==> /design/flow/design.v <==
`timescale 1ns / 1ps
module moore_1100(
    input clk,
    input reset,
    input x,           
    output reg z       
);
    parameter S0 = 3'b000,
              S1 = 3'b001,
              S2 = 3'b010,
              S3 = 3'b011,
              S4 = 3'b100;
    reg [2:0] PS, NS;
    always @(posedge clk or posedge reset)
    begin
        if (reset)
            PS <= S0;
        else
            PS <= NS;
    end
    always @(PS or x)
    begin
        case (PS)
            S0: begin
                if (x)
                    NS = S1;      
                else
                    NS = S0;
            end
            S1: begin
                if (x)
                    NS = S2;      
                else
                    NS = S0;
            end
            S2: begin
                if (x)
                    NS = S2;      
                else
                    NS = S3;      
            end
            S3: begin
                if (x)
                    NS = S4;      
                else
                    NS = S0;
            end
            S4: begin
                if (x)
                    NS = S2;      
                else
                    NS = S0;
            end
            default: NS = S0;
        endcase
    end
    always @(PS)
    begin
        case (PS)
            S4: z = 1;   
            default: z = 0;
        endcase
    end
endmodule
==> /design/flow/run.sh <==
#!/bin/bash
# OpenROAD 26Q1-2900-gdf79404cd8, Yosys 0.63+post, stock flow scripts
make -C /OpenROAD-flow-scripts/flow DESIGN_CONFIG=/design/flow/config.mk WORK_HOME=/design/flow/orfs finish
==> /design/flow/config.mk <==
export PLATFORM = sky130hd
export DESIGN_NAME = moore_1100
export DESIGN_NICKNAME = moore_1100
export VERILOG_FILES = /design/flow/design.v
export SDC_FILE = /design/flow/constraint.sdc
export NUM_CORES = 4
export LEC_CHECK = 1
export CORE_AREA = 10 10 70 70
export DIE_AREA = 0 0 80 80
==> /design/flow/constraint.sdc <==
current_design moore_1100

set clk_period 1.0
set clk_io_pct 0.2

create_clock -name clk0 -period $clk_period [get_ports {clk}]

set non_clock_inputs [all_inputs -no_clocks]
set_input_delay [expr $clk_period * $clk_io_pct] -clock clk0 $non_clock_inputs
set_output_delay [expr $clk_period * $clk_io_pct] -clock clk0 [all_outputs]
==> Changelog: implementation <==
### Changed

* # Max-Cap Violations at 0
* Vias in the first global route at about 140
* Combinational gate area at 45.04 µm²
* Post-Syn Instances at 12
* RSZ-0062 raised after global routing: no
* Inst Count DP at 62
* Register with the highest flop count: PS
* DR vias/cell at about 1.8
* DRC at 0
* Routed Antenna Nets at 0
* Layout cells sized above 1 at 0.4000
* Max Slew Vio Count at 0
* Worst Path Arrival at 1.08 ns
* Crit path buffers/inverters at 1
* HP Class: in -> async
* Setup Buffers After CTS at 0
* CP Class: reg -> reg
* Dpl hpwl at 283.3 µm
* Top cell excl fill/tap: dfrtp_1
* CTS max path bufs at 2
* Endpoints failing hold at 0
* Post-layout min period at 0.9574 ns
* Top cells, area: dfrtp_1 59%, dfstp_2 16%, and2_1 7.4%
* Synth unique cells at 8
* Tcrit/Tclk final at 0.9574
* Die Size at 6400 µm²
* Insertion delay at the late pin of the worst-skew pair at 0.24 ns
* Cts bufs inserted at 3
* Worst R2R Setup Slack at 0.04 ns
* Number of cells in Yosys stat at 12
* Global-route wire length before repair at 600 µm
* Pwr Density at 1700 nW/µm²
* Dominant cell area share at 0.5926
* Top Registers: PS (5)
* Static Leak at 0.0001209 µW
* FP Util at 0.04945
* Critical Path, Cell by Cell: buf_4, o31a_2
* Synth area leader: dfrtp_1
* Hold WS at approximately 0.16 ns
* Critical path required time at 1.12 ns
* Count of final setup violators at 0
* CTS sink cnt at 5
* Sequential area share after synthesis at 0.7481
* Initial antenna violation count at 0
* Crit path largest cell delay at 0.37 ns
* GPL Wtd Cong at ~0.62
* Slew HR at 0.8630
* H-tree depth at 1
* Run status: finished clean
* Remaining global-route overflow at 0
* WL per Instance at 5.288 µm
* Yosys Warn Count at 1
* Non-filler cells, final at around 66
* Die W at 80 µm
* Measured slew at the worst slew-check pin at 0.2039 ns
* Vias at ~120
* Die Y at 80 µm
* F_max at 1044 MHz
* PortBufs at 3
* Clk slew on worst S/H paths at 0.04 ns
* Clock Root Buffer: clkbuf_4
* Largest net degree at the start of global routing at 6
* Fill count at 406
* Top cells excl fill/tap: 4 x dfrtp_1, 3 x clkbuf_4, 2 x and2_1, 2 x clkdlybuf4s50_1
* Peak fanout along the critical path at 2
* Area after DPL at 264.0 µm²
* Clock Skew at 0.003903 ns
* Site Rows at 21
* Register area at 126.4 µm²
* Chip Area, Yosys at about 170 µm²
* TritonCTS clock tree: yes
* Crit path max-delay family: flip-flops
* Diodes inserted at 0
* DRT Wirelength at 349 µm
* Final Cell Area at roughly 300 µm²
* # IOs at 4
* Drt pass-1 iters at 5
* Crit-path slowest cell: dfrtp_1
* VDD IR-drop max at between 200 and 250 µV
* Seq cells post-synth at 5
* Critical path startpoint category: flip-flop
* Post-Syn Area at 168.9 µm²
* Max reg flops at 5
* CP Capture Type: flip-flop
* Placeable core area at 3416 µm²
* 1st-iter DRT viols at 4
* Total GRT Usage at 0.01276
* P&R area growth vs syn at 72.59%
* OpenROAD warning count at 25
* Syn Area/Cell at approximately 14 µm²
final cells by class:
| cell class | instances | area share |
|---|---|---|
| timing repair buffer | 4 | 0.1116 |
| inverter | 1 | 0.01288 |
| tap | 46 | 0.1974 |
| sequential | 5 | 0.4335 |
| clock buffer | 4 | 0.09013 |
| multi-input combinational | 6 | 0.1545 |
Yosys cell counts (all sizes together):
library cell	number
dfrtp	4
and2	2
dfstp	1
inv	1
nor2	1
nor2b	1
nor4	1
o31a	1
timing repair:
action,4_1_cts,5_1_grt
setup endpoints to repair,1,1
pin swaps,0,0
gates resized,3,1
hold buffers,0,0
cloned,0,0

** EXERCISE **
I'd like the lines above from the one with "# OpenROAD 26Q1-2900-gdf79404cd8, Yosys" up to and including the one with "Cell: buf_4, o31a_2" copied exactly, with no other lines.

** YOUR SOLUTION **
# OpenROAD 26Q1-2900-gdf79404cd8, Yosys 0.63+post, stock flow scripts
make -C /OpenROAD-flow-scripts/flow DESIGN_CONFIG=/design/flow/config.mk WORK_HOME=/design/flow/orfs finish
==> /design/flow/config.mk <==
export PLATFORM = sky130hd
export DESIGN_NAME = moore_1100
export DESIGN_NICKNAME = moore_1100
export VERILOG_FILES = /design/flow/design.v
export SDC_FILE = /design/flow/constraint.sdc
export NUM_CORES = 4
export LEC_CHECK = 1
export CORE_AREA = 10 10 70 70
export DIE_AREA = 0 0 80 80
==> /design/flow/constraint.sdc <==
current_design moore_1100

set clk_period 1.0
set clk_io_pct 0.2

create_clock -name clk0 -period $clk_period [get_ports {clk}]

set non_clock_inputs [all_inputs -no_clocks]
set_input_delay [expr $clk_period * $clk_io_pct] -clock clk0 $non_clock_inputs
set_output_delay [expr $clk_period * $clk_io_pct] -clock clk0 [all_outputs]
==> Changelog: implementation <==
### Changed

* # Max-Cap Violations at 0
* Vias in the first global route at about 140
* Combinational gate area at 45.04 µm²
* Post-Syn Instances at 12
* RSZ-0062 raised after global routing: no
* Inst Count DP at 62
* Register with the highest flop count: PS
* DR vias/cell at about 1.8
* DRC at 0
* Routed Antenna Nets at 0
* Layout cells sized above 1 at 0.4000
* Max Slew Vio Count at 0
* Worst Path Arrival at 1.08 ns
* Crit path buffers/inverters at 1
* HP Class: in -> async
* Setup Buffers After CTS at 0
* CP Class: reg -> reg
* Dpl hpwl at 283.3 µm
* Top cell excl fill/tap: dfrtp_1
* CTS max path bufs at 2
* Endpoints failing hold at 0
* Post-layout min period at 0.9574 ns
* Top cells, area: dfrtp_1 59%, dfstp_2 16%, and2_1 7.4%
* Synth unique cells at 8
* Tcrit/Tclk final at 0.9574
* Die Size at 6400 µm²
* Insertion delay at the late pin of the worst-skew pair at 0.24 ns
* Cts bufs inserted at 3
* Worst R2R Setup Slack at 0.04 ns
* Number of cells in Yosys stat at 12
* Global-route wire length before repair at 600 µm
* Pwr Density at 1700 nW/µm²
* Dominant cell area share at 0.5926
* Top Registers: PS (5)
* Static Leak at 0.0001209 µW
* FP Util at 0.04945
* Critical Path, Cell by Cell: buf_4, o31a_2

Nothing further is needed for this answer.